Schlaf- und Beruhigungsmittel
Im Hinblick auf Abhängigkeitsrisiken sind vor allem Schlaf- und Beruhigungsmittel aus der Familie der Benzodiazepine von Bedeutung. Eng verwandt und mit wachsendem Marktanteil sind die Non-Benzodiazepine (Z-Drugs), die ebenfalls eine Abhängigkeit hervorrufen können.
Benzodiazepine
Benzodiazepine sind eine Gruppe von rezeptpflichtigen Beruhigungs- und Schlafmitteln, die in Deutschland weit verbreitet sind. Sie werden vom Arzt zeitlich begrenzt gegen Einschlaf- und Durchschlafstörungen, Angstzustände, Panikattacken, Epilepsie und zur Muskelentspannung verschrieben. Vor Operationen werden sie manchmal zur Narkoseeinleitung eingesetzt.
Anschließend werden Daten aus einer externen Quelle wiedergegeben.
### src/rtl/q_sys_onchip_ram_burst_adapter.sv
// q_sys_onchip_ram_burst_adapter
//   Avalon-MM burst front-end for a single-port on-chip RAM with a
//   one-cycle read and unregistered q. Bursts arriving from the
//   interconnect are split into single-word RAM accesses, one per clock.
//   The adapter also generates the waitrequest and readdatavalid signals
//   that the RAM itself does not provide.
//
// Ports
//   clk, reset        single clock, synchronous active-high reset
//   s_address         word address of the first beat
//   s_burstcount      beats in the burst (0 -> 1, >8 -> 8)
//   s_read, s_write   commands; write has priority when both are set
//   s_writedata       write beat data
//   s_byteenable      write beat byte lanes
//   s_waitrequest     stall; a command or beat is accepted only when low
//   s_readdata        pass-through of the RAM q
//   s_readdatavalid   one pulse per returned read word
//   m_address         RAM address (registered)
//   m_byteenable      RAM byteenable (registered)
//   m_chipselect      RAM chipselect (registered)
//   m_write           RAM write (registered)
//   m_writedata       RAM writedata (registered)
//   m_readdata        RAM q
module q_sys_onchip_ram_burst_adapter #(
  parameter int ADDR_W  = 9,
  parameter int DATA_W  = 32,
  parameter int BURST_W = 4
) (
  input  logic                clk,
  input  logic                reset,
  input  logic [ADDR_W-1:0]   s_address,
  input  logic [BURST_W-1:0]  s_burstcount,
  input  logic                s_read,
  input  logic                s_write,
  input  logic [DATA_W-1:0]   s_writedata,
  input  logic [DATA_W/8-1:0] s_byteenable,
  output logic                s_waitrequest,
  output logic [DATA_W-1:0]   s_readdata,
  output logic                s_readdatavalid,
  output logic [ADDR_W-1:0]   m_address,
  output logic [DATA_W/8-1:0] m_byteenable,
  output logic                m_chipselect,
  output logic                m_write,
  output logic [DATA_W-1:0]   m_writedata,
  input  logic [DATA_W-1:0]   m_readdata
);

  localparam int BE_W      = DATA_W / 8;
  localparam int MAX_BURST = 8;

  typedef enum logic [1:0] {
    IDLE   = 2'd0,
    RBURST = 2'd1,
    WBURST = 2'd2
  } state_t;

  state_t              state_q,        state_d;
  logic [3:0]          beats_left_q,   beats_left_d;
  logic [ADDR_W-1:0]   m_address_q,    m_address_d;
  logic [BE_W-1:0]     m_byteenable_q, m_byteenable_d;
  logic                m_chipselect_q, m_chipselect_d;
  logic                m_write_q,      m_write_d;
  logic [DATA_W-1:0]   m_writedata_q,  m_writedata_d;
  logic                rdv_q,          rdv_d;
  logic [3:0]          burst_len;

  // Legal burst lengths are 1..8; zero is treated as a single beat and
  // anything larger is clamped to the maximum.
  function automatic logic [3:0] clamp_burst(input logic [BURST_W-1:0] bc);
    if (bc == '0)
      return 4'd1;
    else if (int'(bc) > MAX_BURST)
      return 4'(MAX_BURST);
    else
      return 4'(bc);
  endfunction

  always_comb begin
    state_d        = state_q;
    beats_left_d   = beats_left_q;
    m_address_d    = m_address_q;
    m_byteenable_d = m_byteenable_q;
    m_writedata_d  = m_writedata_q;
    m_chipselect_d = 1'b0;
    m_write_d      = 1'b0;
    burst_len      = clamp_burst(s_burstcount);
    // A read issued to the RAM last cycle is sampled at this edge, so its
    // data is on q (and valid is flagged) in the following cycle.
    rdv_d          = m_chipselect_q & ~m_write_q;

    case (state_q)
      IDLE: begin
        if (s_write) begin
          // Write wins over a simultaneous read; the read is dropped.
          m_address_d    = s_address;
          m_byteenable_d = s_byteenable;
          m_writedata_d  = s_writedata;
          m_chipselect_d = 1'b1;
          m_write_d      = 1'b1;
          if (burst_len > 4'd1) begin
            state_d      = WBURST;
            beats_left_d = burst_len - 4'd1;
          end
        end else if (s_read) begin
          m_address_d    = s_address;
          m_byteenable_d = '1;
          m_chipselect_d = 1'b1;
          if (burst_len > 4'd1) begin
            state_d      = RBURST;
            beats_left_d = burst_len - 4'd1;
          end
        end
      end

      RBURST: begin
        // Address wraps naturally at the top of the RAM.
        m_address_d    = m_address_q + 1'b1;
        m_byteenable_d = '1;
        m_chipselect_d = 1'b1;
        beats_left_d   = beats_left_q - 4'd1;
        if (beats_left_q == 4'd1)
          state_d = IDLE;
      end

      WBURST: begin
        // Cycles without s_write are bubbles: nothing is issued and the
        // address holds so the next beat lands on the following word.
        if (s_write) begin
          m_address_d    = m_address_q + 1'b1;
          m_byteenable_d = s_byteenable;
          m_writedata_d  = s_writedata;
          m_chipselect_d = 1'b1;
          m_write_d      = 1'b1;
          beats_left_d   = beats_left_q - 4'd1;
          if (beats_left_q == 4'd1)
            state_d = IDLE;
        end
      end

      default: state_d = IDLE;
    endcase
  end

  always_ff @(posedge clk) begin
    if (reset) begin
      state_q        <= IDLE;
      beats_left_q   <= '0;
      m_address_q    <= '0;
      m_byteenable_q <= '0;
      m_chipselect_q <= 1'b0;
      m_write_q      <= 1'b0;
      m_writedata_q  <= '0;
      rdv_q          <= 1'b0;
    end else begin
      state_q        <= state_d;
      beats_left_q   <= beats_left_d;
      m_address_q    <= m_address_d;
      m_byteenable_q <= m_byteenable_d;
      m_chipselect_q <= m_chipselect_d;
      m_write_q      <= m_write_d;
      m_writedata_q  <= m_writedata_d;
      rdv_q          <= rdv_d;
    end
  end

  // Only a read burst stalls the agent; reset holds it off as well.
  assign s_waitrequest   = reset | (state_q == RBURST);
  assign s_readdata      = m_readdata;
  assign s_readdatavalid = rdv_q;

  assign m_address    = m_address_q;
  assign m_byteenable = m_byteenable_q;
  assign m_chipselect = m_chipselect_q;
  assign m_write      = m_write_q;
  assign m_writedata  = m_writedata_q;

endmodule

### config.mk
export PLATFORM = sky130hd
export DESIGN_NAME = q_sys_onchip_ram_burst_adapter
export DESIGN_NICKNAME = d
export VERILOG_FILES = /design/src/rtl/q_sys_onchip_ram_burst_adapter.sv
export SDC_FILE = /design/constraint.sdc
export NUM_CORES = 1
export LEC_CHECK = 0
export CORE_MARGIN = 2
export CORE_UTILIZATION = 38
export CTS_BUF_LIST = sky130_fd_sc_hd__clkbuf_2
export DETAILED_ROUTE_END_ITERATION = 8
export PLACE_DENSITY = 0.81
export RECOVER_POWER = 50
export SLEW_MARGIN = 20
export SYNTH_ARGS = -nofsm -noshare
export SYNTH_HDL_FRONTEND = slang
export SYNTH_SLANG_ARGS = --single-unit
### constraint.sdc
create_clock -name clk -period 2.3 [get_ports clk]
set_clock_uncertainty 0.05 [all_clocks]
set_input_delay 0.46 -clock clk [delete_from_list [all_inputs] [get_ports clk]]
set_output_delay 0.46 -clock clk [all_outputs]
set_load 0.1 [all_outputs]
# After elaboration in Yosys (flattened, before gate mapping)
# Cells that the tools add are included.
# classes
n_eq_ne,6
n_bitwise,4
mux,26
add_sub_neg,3
n_reduce_logical,8
n_lt_le_gt_ge,2
# ops
cell,n
$mux 4,9
$mux 9,3
$pmux 9 s3,1
$pmux 4 s3,2
$mux 2,6
$add 9x1->9 const B,1
$sub 4x1->4 const B,2
$pmux 2 s3,1
$reduce_and 3->1,2
$eq 4x1->1 const B,1
$gt 4x1->1 const B,1
$gt 4x4->1 const B,1
$logic_not 4->1,1
$ne 2x2->1 const B,2
$reduce_or 2->1,2
$mux 1,3
$ne 3x3->1 const B,1
$pmux 1 s3,1
$reduce_bool 3->1,1
$eq 2x1->1 const B,1
$eq 2x2->1 const B,1
$logic_not 2->1,1
$not 1->1,2
$reduce_and 2->1,1
other kinds (2),2
# totals
out_inout_bits,81
regBits,54
inputBits,85
elab_cells,57

# Longest topological paths before layout
# Gate-level depths: netlist of run 1.
# depth
word_depth,8
depth_mapped,8
mapped_depth_nobuf,8

# Worst setup path after synthesis of run 1
# No wires, ideal clock.
# synth_timing
kind,flip-flop to flip-flop
from,register m_address_q[0] (netlist: m_address[0])
to,register m_address_q[6] (netlist: m_address[6])
arrival_ps,2237
setup_time_ps,86
slack_ps,-74
path_buffers,0
required_time_ps,2164
stages_incl_launch_ff,6
cell_sequence,dfxtp_1 -> ha_1 -> and4_1 -> a21oi_1 -> or3_1 -> a221oi_2
# synth_between
elab_chain_len,3
# synth_rtl
element,line,text
from (decl),59,"logic [ADDR_W-1:0] m_address_q, m_address_d;"
from (signal assigned),157,m_address_q <= m_address_d;
$add 9x1->9 (*),"117, 129",
$mux 9,128,if (s_write) begin
$pmux 9 s3 (*),91,case (state_q)
# Every way passes the cells marked *; elsewhere a longest branch is shown, timed or not. The select of a mux whose other input is x is not followed.
# A chain may end at the register's enable or synchronous reset.

# Worst setup path in the final report of run 1
# layout_timing
from,register state_q[0]
to,output port s_waitrequest
# layout_between
elab_chain_len,2
# layout_rtl
element,line,text
from (decl),57,"state_t state_q, state_d;"
from (signal assigned),155,state_q <= state_d;
$eq 2x1->1,167,assign s_waitrequest = reset | (state_q == RBURST);
$or 1x1->1,167,
to (decl),37,"output logic s_waitrequest,"
# No other way between the ends.

==> flow_metrics.env, run 1 <==
export IMPL_ios=166
export IMPL_final_fill_count=683
export IMPL_final_min_period_over_clock_period_pct=95.7
export IMPL_numPortBuffers=101
export IMPL_floorplan_die_area_sq_um=7790
export IMPL_share_of_synthesized_flip_flops_with_an_asynchronous_set_or_reset_pct=0
export IMPL_worstPathArrival_ps=1690
export IMPL_crit_path_cell_trace="ha_1 > or2_2 > buf_12"
export IMPL_synth_edff_count=0
export IMPL_peakVddDrop_mv=0.491
export IMPL_highest_layer="met4"
export IMPL_cellPowerDensity_nw_per_um2=1270
export IMPL_synth_net_count=433
export IMPL_netlist_area_sq_um=2700
export IMPL_top_post_synthesis_cells_by_area="sky130_fd_sc_hd__dfxtp_1 (40%), sky130_fd_sc_hd__nand2_1 (11%), sky130_fd_sc_hd__buf_4 (8.9%)"
export IMPL_die_width_um=88.2
export IMPL_placed_cell_area_sq_um=3530
export IMPL_clk_latency_ps=430
export IMPL_fmax_mhz=454
export IMPL_grt_pass1_vias=2414
export IMPL_post_layout_nets=504
export IMPL_area_delta_synth_final_pct=29.6
export IMPL_dominantRegCellSynth="sky130_fd_sc_hd__dfxtp_1"
export IMPL_num_vias=2568
export IMPL_drtIter0Drc=112
export IMPL_drive_above_1_share_pct=21.0
export IMPL_yosys_area_share_simple_pct=19.8
export IMPL_grt_remaining_overflow=0
export IMPL_drc=0
export IMPL_max_clock_path_buffers=2
export IMPL_worstPathRequired_ps=1790
export IMPL_critical_path_max_stage_delay_ps=440
export IMPL_hold_viol=0
export IMPL_number_of_antenna_violations_at_the_first_check_in_global_routing=0
export IMPL_worst_setup_path_start_kind="flip-flop"
export IMPL_critical_path_slowest_cell="sky130_fd_sc_hd__dfxtp_1"
export IMPL_detail_route_vias_per_cell=5.08
export IMPL_netlist_top_cell_by_area="sky130_fd_sc_hd__dfxtp_1"
export IMPL_critical_path_top_delay_family="flip-flops"
export IMPL_final_min_clock_period_ps=2200
export IMPL_drt_antenna_net_count=0
export IMPL_status="completed"
export IMPL_postLayoutCellArea_sq_um=3490
export IMPL_met3_wirelength_um=534
export IMPL_synth_mux_area_fraction_pct=0.742
export IMPL_max_cap_violations=0
export IMPL_grt_total_usage_pct=16.9
export IMPL_placedCellCount=499
export IMPL_unrepaired_setup_endpoints_after_global_routing="no"
export IMPL_post_cts_resized=0
export IMPL_pin_count_of_the_biggest_net_entering_global_routing=54
export IMPL_slew_viol_final=0
export IMPL_cts_clk_slew_worst_paths_ps=260
export IMPL_min_delay_path_class="reg2reg"
export IMPL_yosys_area_share_xor_xnor_pct=0.325
export IMPL_unique_cell_type_count_in_the_yosys_netlist=44
export IMPL_synth_top_family_by_area="compound AO/OA/AOI/OAI gates"
export IMPL_placement_rows=30
export IMPL_dp_hpwl_um=4940
export IMPL_cts_hold_buffers_added=0
export IMPL_layout_common_cells="sky130_fd_sc_hd__nand2_1 (78), sky130_fd_sc_hd__dfxtp_1 (52), sky130_fd_sc_hd__clkdlybuf4s50_1 (51)"
export IMPL_mostFrequentLayoutCell="sky130_fd_sc_hd__nand2_1"
export IMPL_crit_fanout=6
export IMPL_postSynthRegisterBits=54
export IMPL_synth_largest_type_area_fraction_pct=40.1
export IMPL_final_setup_viol_count=0
export IMPL_worst_slew_margin_rel_pct=62.4
export IMPL_crit_buf_inv=1
export IMPL_p_leak_nw=1.46
export IMPL_post_cts_setup_buffers=0
export IMPL_synth_fa_ha_area_share_pct=4.18
export IMPL_cts_made_buffers=5
export IMPL_drt_pre_antenna_iters=4
export IMPL_ctsRootBufferMaster="sky130_fd_sc_hd__clkbuf_2"
export IMPL_clock_tree_from_tritoncts="done"
export IMPL_initial_core_util_pct=39.5
export IMPL_worst_tran_pin_value_ps=565
export IMPL_critPathCaptureType="output port"
export IMPL_antenna_cells=0
export IMPL_finish_cell_count_without_fillers=506
export IMPL_synth_yosys_seq_area_share_pct=40.1
export IMPL_instance_count_of_the_mapped_netlist=339
export IMPL_clock_sinks=54
export IMPL_wl_on_met1_um=2760
export IMPL_core_area_sq_um=6830
export IMPL_avgSynthCellArea_sq_um=7.95
export IMPL_synth_compound_area_share_pct=21.5
export IMPL_path_class="reg2out"
export IMPL_met2RoutedLength_um=3290
export IMPL_ys_warn_count=0
export IMPL_die_h_um=88.2
export IMPL_wire_per_inst_um=13.3
export IMPL_globalplace_congestion=0.853
export IMPL_routed_wirelength_um=6710
export IMPL_max_h_tree_level=2
export IMPL_global_route_wire_length_before_repair_um=10600
cell families (layout without fill, tap and decap cells):
group	Yosys count	count (layout)
and+or+nand+nor	123	123
DFF	54	54
adders and majority gates	9	9
xor gates and xnor gates	1	1
muxes	2	2
AOI/OAI and AO/OA	89	89
buffers and inverters	61	132
final cells by class:
type                    instances  area [sq um]  area share [%]
clock buffers                   5          25.0           0.716
clock inverters                 2          13.8           0.394
inverters                      10          37.5            1.07
multi-input cells             224          1270            36.4
flip-flops and latches         54          1080            31.0
well taps                      96           120            3.44
repair buffers                115           943            27.0
worst register-to-register path, delay by kind of cell, from the launching register on:
family,cells,cell delay [ps]
AOI/OAI and AO/OA,3,900
and+or+nand+nor,1,170
buffers and inverters,1,100
DFF,1,510
adders and majority gates,1,310
stage by stage:
stage | total power, mW | setup WS [ps] | TNS, ps | hold WS (ps) | utilization [%]
2_1_floorplan | 3.75 | 37.0 | 0 | 407 | -
3_3_place_gp | 4.12 | -287 | -1420 | 362 | 51.6
3_5_place_dp | 4.16 | -361 | -1770 | 370 | 51.6
4_1_cts | 4.53 | 87.6 | 0 | 402 | 52.2
5_1_grt | 4.70 | 29.1 | 0 | 418 | 51.2
6_report | 4.44 | 98.9 | 0 | 407 | 51.2
registers in the layout (all words and copies together), names as in the netlist:
signal / cells
m_address: 9
m_writedata: 32
beats_left_q: 4
s_readdatavalid: 1
m_chipselect: 1
m_byteenable: 4
m_write: 1
state_q: 2
power breakdown:
part	internal (mW)	switching (mW)
Combinational	0.719	2.04
Clock	0.0720	0.287
Sequential	1.15	0.166
Total	1.94	2.50
worst paths after layout:
kind                      startpoint                           end  slack, ps  cells after the start
min               m_write$_SDFF_PP0_    s_readdatavalid$_SDFF_PP0_        410                      1
min reg2reg       m_write$_SDFF_PP0_    s_readdatavalid$_SDFF_PP0_        410                      1
max reg2reg  state_q[0]$_SDFFE_PP0P_  m_byteenable[0]$_SDFFE_PP0P_        160                      6
max          state_q[0]$_SDFFE_PP0P_                 s_waitrequest        100                      3
synthesized netlist by cell type, types with 2 or more instances:
cell / count
sky130_fd_sc_hd__a211oi_1: 8
sky130_fd_sc_hd__buf_2: 4
sky130_fd_sc_hd__o21ai_0: 6
sky130_fd_sc_hd__o21ai_1: 2
sky130_fd_sc_hd__or3_1: 3
sky130_fd_sc_hd__ha_1: 9
sky130_fd_sc_hd__o311ai_0: 2
sky130_fd_sc_hd__or2_2: 3
sky130_fd_sc_hd__a32o_1: 4
sky130_fd_sc_hd__buf_4: 32
sky130_fd_sc_hd__a32oi_1: 2
sky130_fd_sc_hd__mux2i_1: 2
sky130_fd_sc_hd__inv_1: 9
sky130_fd_sc_hd__clkbuf_1: 13
sky130_fd_sc_hd__o32ai_1: 2
sky130_fd_sc_hd__nand2b_1: 2
sky130_fd_sc_hd__nand2_1: 78
sky130_fd_sc_hd__nor2_1: 16
sky130_fd_sc_hd__a31oi_1: 3
sky130_fd_sc_hd__dfxtp_1: 54
sky130_fd_sc_hd__o41ai_1: 2
sky130_fd_sc_hd__nand3_1: 7
sky130_fd_sc_hd__nand4_1: 4
sky130_fd_sc_hd__o31ai_1: 3
sky130_fd_sc_hd__nor3_1: 5
sky130_fd_sc_hd__a21oi_1: 46
layer usage:
layer | vias up | GRT usage (%)
met5 | - | 0
met4 | 0 | 6.06
met3 | 18 | 5.60
met2 | 107 | 29.0
met1 | 1166 | 19.7
li1 | 1277 | -
No activity file was read; power rests on OpenSTA's default activity.
==> run 2: changes to the inputs <==
--- a/config.mk
+++ b/config.mk
@@ -9,6 +9,7 @@
 export CORE_UTILIZATION = 38
 export CTS_BUF_LIST = sky130_fd_sc_hd__clkbuf_2
 export DETAILED_ROUTE_END_ITERATION = 8
+export GPL_TIMING_DRIVEN = 0
 export PLACE_DENSITY = 0.81
 export RECOVER_POWER = 50
 export SLEW_MARGIN = 20
==> run 2 against run 1 <==
  * Combinational power increased by 12%
  * Hold slack improved by 12 ps
  * Via count increased by 12%
  * Non-clock buffer count increased by 69
  * Critical path depth shrank 2
  * Worst setup slack lost 46 ps
  * First-iteration DRC count up 5.4%
  * Register-to-register slack worse by 20 ps
==> flow_metrics.env, run 2 (synthesized netlist as in run 1, its figures left out) <==
export IMPL_slew_viol_final=0
export IMPL_crit_fanout=3
export IMPL_worst_hold_path_endpoint="m_writedata[20]$_SDFFE_PP0P_"
export IMPL_floorplan_die_area_sq_um=7790
export IMPL_global_route_wire_length_before_repair_um=12100
export IMPL_worst_setup_path_start_kind="flip-flop"
export IMPL_cellPowerDensity_nw_per_um2=1170
export IMPL_antenna_cells=0
export IMPL_number_of_antenna_violations_at_the_first_check_in_global_routing=0
export IMPL_internal_power_mw=2.10
export IMPL_final_min_clock_period_ps=2250
export IMPL_worstPathRequired_ps=1790
export IMPL_holdPathStages=2
export IMPL_die_h_um=88.2
export IMPL_hold_viol=0
export IMPL_detail_route_vias_per_cell=4.97
export IMPL_largest_reg_flops=32
export IMPL_worst_tran_pin_value_ps=1000
export IMPL_clk_latency_ps=450
export IMPL_clock_tree_from_tritoncts="done"
export IMPL_grt_remaining_overflow=0
export IMPL_hold_start="m_writedata[20]$_SDFFE_PP0P_"
export IMPL_placed_cell_area_sq_um=4140
export IMPL_ios=166
export IMPL_p_leak_nw=1.80
export IMPL_drc=0
export IMPL_pin_count_of_the_biggest_net_entering_global_routing=18
export IMPL_postLayoutCellArea_sq_um=4170
export IMPL_wire_per_inst_um=13.5
export IMPL_area_delta_synth_final_pct=54.6
export IMPL_unrepaired_setup_endpoints_after_global_routing="no"
export IMPL_p_comb_share_pct=63.0
export IMPL_numPortBuffers=132
export IMPL_multi_input_comb_area_sq_um=1260
export IMPL_grt_total_usage_pct=19.1
export IMPL_globalplace_congestion=0.868
export IMPL_clock_sinks=54
export IMPL_grt_pass1_vias=2804
export IMPL_drt_antenna_net_count=0
export IMPL_mostFrequentLayoutCell="sky130_fd_sc_hd__nand2_1"
export IMPL_path_class="reg2out"
export IMPL_sequential_power_share_pct=26.8
export IMPL_crit_path_cell_trace="dlygate4sd2_1"
export IMPL_worstReg2RegEnd="m_byteenable[2]$_SDFFE_PP0P_"
export IMPL_pwr_share_clk_pct=10.2
export IMPL_reg2regPathDepth=7
export IMPL_dp_hpwl_um=6020
export IMPL_final_fill_count=626
export IMPL_die_width_um=88.2
export IMPL_num_vias=2864
export IMPL_cts_made_buffers=5
export IMPL_max_clock_path_buffers=2
export IMPL_critical_path_top_delay_family="buffers and inverters"
export IMPL_ctsRootBufferMaster="sky130_fd_sc_hd__clkbuf_2"
export IMPL_core_area_sq_um=6830
export IMPL_final_min_period_over_clock_period_pct=97.7
export IMPL_critical_path_slowest_cell="sky130_fd_sc_hd__dlygate4sd2_1"
export IMPL_placement_rows=30
export IMPL_fmax_mhz=445
export IMPL_layout_common_cells="sky130_fd_sc_hd__nand2_1 (78), sky130_fd_sc_hd__clkdlybuf4s50_1 (70), sky130_fd_sc_hd__dfxtp_1 (51)"
export IMPL_max_cap_violations=0
export IMPL_routed_wirelength_um=7780
export IMPL_min_delay_path_class="reg2reg"
export IMPL_cts_clk_slew_worst_paths_ps=290
export IMPL_drive_above_1_share_pct=14.0
export IMPL_drtIter0Drc=118
export IMPL_critPathCaptureType="output port"
export IMPL_critical_path_max_stage_delay_ps=860
export IMPL_worst_slew_margin_rel_pct=33.6
export IMPL_fin_total_pwr_mw=4.89
export IMPL_status="completed"
export IMPL_layout_area_seq_sq_um=1090
export IMPL_max_h_tree_level=2
export IMPL_drt_pre_antenna_iters=4
export IMPL_initial_core_util_pct=39.5
export IMPL_crit_reg2reg_launch="state_q[0]$_SDFFE_PP0P_"
export IMPL_switching_share_pct=57.1
export IMPL_worstPathArrival_ps=1740
export IMPL_crit_buf_inv=1
export IMPL_netSwitchingPower_mw=2.79
export IMPL_final_setup_viol_count=0
export IMPL_post_layout_nets=573
export IMPL_peakVddDrop_mv=0.545
export IMPL_r2r_setup_slack_ps=140
export IMPL_fin_hold_ws_ps=419
run 2: cell types whose count changed in the layout (fill, tap and decap cells not counted), moves of 3 or more:
cell,delta
sky130_fd_sc_hd__clkdlybuf4s50_1,+19
sky130_fd_sc_hd__clkbuf_2,-28
sky130_fd_sc_hd__dlygate4sd2_1,+34
sky130_fd_sc_hd__clkdlybuf4s15_2,+3
sky130_fd_sc_hd__clkbuf_1,+14
sky130_fd_sc_hd__buf_4,+6
sky130_fd_sc_hd__dlygate4sd3_1,+13
sky130_fd_sc_hd__clkdlybuf4s15_1,+7
sky130_fd_sc_hd__buf_12,-3
run 2: worst max-delay path by stage:
stage	startpoint	to	slack, ps	cells past startpoint
5_1_grt	m_address[8]$_SDFFE_PP0P_	m_address[8]	1	1
6_report	m_address[8]$_SDFFE_PP0P_	m_address[8]	50	1
2_1_floorplan	m_address[2]$_SDFFE_PP0P_	m_address[7]$_SDFFE_PP0P_	40	4
3_5_place_dp	reset	s_waitrequest	-820	4
4_1_cts	m_address[4]$_SDFFE_PP0P_	m_address[4]	4	1
3_3_place_gp	reset	s_waitrequest	-750	4
run 2: layout make-up:
class	count	share of cell area (%)
plain buffers	51	7.78
clock buffers	5	0.600
clock inverters	3	1.08
inverters	10	0.901
multi-input cells	224	30.2
flip-flops and latches	54	26.1
well taps	96	2.88
repair buffers	133	30.5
Benzodiazepine wirken beruhigend und dämpfend, entspannend, angstlösend und schlaffördernd. Das geschieht dadurch, dass die Empfindlichkeit bestimmter Nervenzellen des Gehirns vermindert wird. Obwohl Benzodiazepine unverzichtbare Medikamente für akute Gesundheitskrisen sind, müssen sie mit maximalem Augenmaß verordnet werden. Ihr Suchtpotenzial ist enorm hoch und sie sollten nach mehrwöchiger Einnahme nicht schlagartig abgesetzt, sondern „ausgeschlichen“ werden.
Z-Drugs
Z-Drugs sind Schlafmittel mit einem ähnlichen Einsatzspektrum wie Benzodiazepine und kurzer Wirkdauer. Man bezeichnet sie als Z-Drugs oder Z-Substanzen, weil ihre Wirkstoffe mit dem Buchstaben Z beginnen (Zolpidem, Zopiclon, Zaleplon). Chemisch gesehen gehören sie einer anderen Substanzgruppe an, weshalb man sie auch „Non-Benzodiazepine“ nennt. Trotz der wachsenden Verschreibungszahlen sind sie jedoch keinesfalls unproblematisch.